American evolutionary biologist

Colette Marie St. Mary is a professor and associate chair of the biology department at the University of Florida. Her research focuses include behavioral and evolutionary ecology, speciation, sexual selection, and evolutionary aspects of cancer. Working mainly with fish model organisms, St. Mary is also interested in marine fisheries management and reproduction and evolution in hatchery settings. St. Mary received her Bachelor's degree in Biology from Harvard Radcliffe College before earning her Ph.D from University of California, Santa Barbara in 1994. She is the first African-American woman to ever receive a Ph.D. in evolutionary biology in the United States. Her thesis was on the determinant of sex allocation patterns and maintenance of simultaneous hermaphroditism in the blue banded goby and zebra goby.

== Research focuses ==

=== The evolution of parental care ===
St. Mary's research into the evolution of parental care has caused a shift in the conceptual understanding of the evolution of prenatal care (in fishes). The previous theory proposed by evolutionary biologists is parental care comes at a tradeoff - by engaging in parental care for current offspring, males are decreasing the time and energy available for future mating events or survivorship. Thus it would be expected that not males who do not provide parental care would have increased lifetime reproductive success by fertilizing eggs from more females. This would suggest that males should invest in courtship rather than parental care; however this is not what is observed. Together with colleagues, St. Mary showed that in species with male-only parental care, females evaluate males based on their level of parental care, and that males show increased care in the presence of potential mates, suggesting that male parental care is subject to sexual selection as a result of female choice. More recently, studies of bi-parental care species like certain cichlid fish validated these data and showed that some parental care behaviors function to increase both survival of offspring and mating success.

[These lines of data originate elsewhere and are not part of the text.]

[config.mk]
export PLATFORM = sky130hd
export DESIGN_NAME = mipi_csi_packet_ctrl
export DESIGN_NICKNAME = d
export VERILOG_FILES = /design/src/rtl/mipi_csi_packet_ctrl.sv
export SDC_FILE = /design/constraint.sdc
export NUM_CORES = 1
export LEC_CHECK = 0
export BUFFER_PORTS_ARGS = -buffer_cell sky130_fd_sc_hd__buf_4
export CELL_PAD_IN_SITES_DETAIL_PLACEMENT = 2
export CELL_PAD_IN_SITES_GLOBAL_PLACEMENT = 2
export CORE_ASPECT_RATIO = 0.8
export CORE_MARGIN = 8
export CORE_UTILIZATION = 31
export CTS_CLUSTER_DIAMETER = 200
export DETAILED_ROUTE_END_ITERATION = 10
export GPL_ROUTABILITY_DRIVEN = 1
export PLACE_DENSITY_LB_ADDON = 0.1
export SLEW_MARGIN = 25
export SYNTH_ARGS = -nofsm -noshare
export SYNTH_HDL_FRONTEND = slang
export SYNTH_SLANG_ARGS = --single-unit
[constraint.sdc]
create_clock -name clk_i -period 3.65 [get_ports clk_i]
set_input_delay 0.73 -clock clk_i [delete_from_list [all_inputs] [get_ports clk_i]]
set_output_delay 0.73 -clock clk_i [all_outputs]
set_load 0.02 [all_outputs]
===== src/rtl/reuleaux_ctrl.sv =====
// Reuleaux triangle sequencer: derives three vertices from centre/diameter, runs the
// shared arc engine once per vertex and passes only the boundary arc of each circle to VGA.
module reuleaux_ctrl #(
    parameter int SCR_W = 160,
    parameter int SCR_H = 120,
    parameter int K6    = 37,
    parameter int K3    = 74
) (
    input  logic       clk,
    input  logic       rst_n,
    input  logic       start,
    input  logic [2:0] colour,
    input  logic [7:0] centre_x,
    input  logic [7:0] centre_y,
    input  logic [7:0] diameter,
    output logic       finished,
    output logic       error,
    output logic       arc_start,
    output logic [7:0] arc_centre_x,
    output logic [7:0] arc_centre_y,
    output logic [7:0] arc_radius,
    input  logic       arc_finished,
    input  logic [7:0] arc_x,
    input  logic [6:0] arc_y,
    input  logic       arc_plot,
    output logic [7:0] vga_x,
    output logic [6:0] vga_y,
    output logic [2:0] vga_colour,
    output logic       vga_plot
);

    typedef enum logic [3:0] {
        S_IDLE, S_CALC, S_RUN0, S_REL0, S_RUN1, S_REL1, S_RUN2, S_REL2, S_DONE
    } state_t;

    localparam logic signed [9:0] X_MAX = 10'(SCR_W - 1);
    localparam logic signed [9:0] Y_MAX = 10'(SCR_H - 1);

    state_t     state_reg, state_next;
    logic [2:0] colour_reg;
    logic [7:0] cx_reg, cy_reg, d_reg;
    logic [7:0] vx_reg [3];
    logic [6:0] vy_reg [3];
    logic       finished_reg, error_reg;

    logic [8:0]        h6_u, h3_u;
    logic signed [9:0] half_s, h6_s, h3_s, cx_s, cy_s;
    logic signed [9:0] vx_calc [3];
    logic signed [9:0] vy_calc [3];
    logic [2:0]        vert_bad;
    logic              calc_bad;
    logic [1:0]        sel;
    logic              keep;

    assign h6_u   = 9'((16'(d_reg) * 16'(K6)) >> 7);
    assign h3_u   = 9'((16'(d_reg) * 16'(K3)) >> 7);
    assign half_s = $signed({2'b00, d_reg >> 1});
    assign h6_s   = $signed({1'b0, h6_u});
    assign h3_s   = $signed({1'b0, h3_u});
    assign cx_s   = $signed({2'b00, cx_reg});
    assign cy_s   = $signed({2'b00, cy_reg});

    assign vx_calc[0] = cx_s;
    assign vy_calc[0] = cy_s - h3_s;
    assign vx_calc[1] = cx_s - half_s;
    assign vy_calc[1] = cy_s + h6_s;
    assign vx_calc[2] = cx_s + half_s;
    assign vy_calc[2] = cy_s + h6_s;

    generate
        for (genvar gi = 0; gi < 3; gi++) begin : g_vertex
            assign vert_bad[gi] = (vx_calc[gi] < 10'sd0) || (vx_calc[gi] > X_MAX) ||
                                  (vy_calc[gi] < 10'sd0) || (vy_calc[gi] > Y_MAX);

            // Vertices only update on a clean CALC so the engine params stay frozen otherwise
            always_ff @(posedge clk) begin
                if (!rst_n) begin
                    vx_reg[gi] <= '0;
                    vy_reg[gi] <= '0;
                end else if (state_reg == S_CALC && !calc_bad) begin
                    vx_reg[gi] <= vx_calc[gi][7:0];
                    vy_reg[gi] <= vy_calc[gi][6:0];
                end
            end
        end
    endgenerate

    assign calc_bad = |vert_bad;

    always_ff @(posedge clk) begin
        if (!rst_n) begin
            state_reg    <= S_IDLE;
            colour_reg   <= '0;
            cx_reg       <= '0;
            cy_reg       <= '0;
            d_reg        <= '0;
            finished_reg <= 1'b0;
            error_reg    <= 1'b0;
        end else begin
            state_reg    <= state_next;
            finished_reg <= (state_next == S_DONE);
            if (state_reg == S_IDLE && start) begin
                colour_reg <= colour;
                cx_reg     <= centre_x;
                cy_reg     <= centre_y;
                d_reg      <= diameter;
            end
            if (state_reg == S_CALC && calc_bad)
                error_reg <= 1'b1;
            else if (state_reg == S_DONE && !start)
                error_reg <= 1'b0;
        end
    end

    always_comb begin
        state_next = state_reg;
        arc_start  = 1'b0;
        sel        = 2'd0;
        keep       = 1'b0;
        case (state_reg)
            S_IDLE: if (start) state_next = S_CALC;
            S_CALC: state_next = calc_bad ? S_DONE : S_RUN0;
            S_RUN0: begin
                arc_start = 1'b1;
                keep      = (arc_y >= vy_reg[1]);
                if (arc_finished) state_next = S_REL0;
            end
            S_REL0: if (!arc_finished) state_next = S_RUN1;
            S_RUN1: begin
                arc_start = 1'b1;
                sel       = 2'd1;
                keep      = (arc_x >= cx_reg) && (arc_y <= vy_reg[1]);
                if (arc_finished) state_next = S_REL1;
            end
            S_REL1: begin
                sel = 2'd1;
                if (!arc_finished) state_next = S_RUN2;
            end
            S_RUN2: begin
                arc_start = 1'b1;
                sel       = 2'd2;
                keep      = (arc_x <= cx_reg) && (arc_y <= vy_reg[1]);
                if (arc_finished) state_next = S_REL2;
            end
            S_REL2: begin
                sel = 2'd2;
                if (!arc_finished) state_next = S_DONE;
            end
            S_DONE: if (!start) state_next = S_IDLE;
            default: state_next = S_IDLE;
        endcase
    end

    assign finished     = finished_reg;
    assign error        = error_reg;
    assign arc_centre_x = vx_reg[sel];
    assign arc_centre_y = {1'b0, vy_reg[sel]};
    assign arc_radius   = d_reg;
    assign vga_x        = arc_x;
    assign vga_y        = arc_y;
    assign vga_colour   = colour_reg;
    assign vga_plot     = arc_plot & keep;

endmodule
==> config.mk <==
export PLATFORM = sky130hd
export DESIGN_NAME = multicycle_control
export DESIGN_NICKNAME = d
export VERILOG_FILES = /design/src/rtl/legv8_defs.sv /design/src/rtl/opcode_class_dec.sv /design/src/rtl/multicycle_control.sv
export SDC_FILE = /design/constraint.sdc
export NUM_CORES = 1
export LEC_CHECK = 0
export CORE_ASPECT_RATIO = 0.7
export CORE_MARGIN = 5
export CORE_UTILIZATION = 35
export CTS_BUF_LIST = sky130_fd_sc_hd__clkbuf_16
export DETAILED_ROUTE_END_ITERATION = 16
export GPL_TIMING_DRIVEN = 0
export HOLD_SLACK_MARGIN = 0.08
export PLACE_DENSITY = 0.64
export SLEW_MARGIN = 5
export SYNTH_ARGS = -nofsm -noshare
export SYNTH_HDL_FRONTEND = slang
export SYNTH_HIERARCHICAL = 1
export SYNTH_SLANG_ARGS = --single-unit
==> constraint.sdc <==
create_clock -name CLK -period 3.2 [get_ports CLK]
set_clock_uncertainty 0.2 [all_clocks]
set_input_delay 0.32 -clock CLK [delete_from_list [all_inputs] [get_ports CLK]]
set_output_delay 0.32 -clock CLK [all_outputs]
set_load 0.01 [all_outputs]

=== Evolution, behavior, and conservation ===
St. Mary has also collaborated on the study of the effect of agriculture (and agricultural contaminants) on gonadal form and function in the giant cane toad Bufo marinus (also known as Rhinella marina), which found that toads living on land used for agriculture had increased incidences of gonadal abnormalities and intersex gonads. Males were feminized or demasculinized with altered testosterone levels corresponding to the level of agricultural land use. She also helped publish another study of the giant toad species which demonstrated reduced spermatogenesis in toads living in agricultural areas due to endocrine disrupting chemicals. Other studies authored in this field include the ecological determinants of settlement choice in coral reef fish larvae, and the effects of hatchery rearing of Florida largemouth bass.

=== Autotomy ===
St. Mary has also contributed significantly to the field of autotomy. Though a behavior that has evolved repeatedly - seen in crabs, lizards, crickets, and more, the evolutionary pressure behind limb loss is not well understood. The loss of a limb exposes an organism to significant costs - loss of blood or body fluid, risk of infection, and the loss of that limb function, which could affect reproductive success. However, she and her colleagues have demonstrated that in some cases self-autotomy can reduce the cost of injury or allow the organism to escape predation, confirming two popular theories behind the practice. While autotomy for escaping predators is relatively widely accepted, limb loss as a method to reduce the survival cost injury is a novel feature first demonstrated by Dr. St. Mary et al. By autotomizing at a preformed breakage plane the organism can reduce the survival cost of the injury.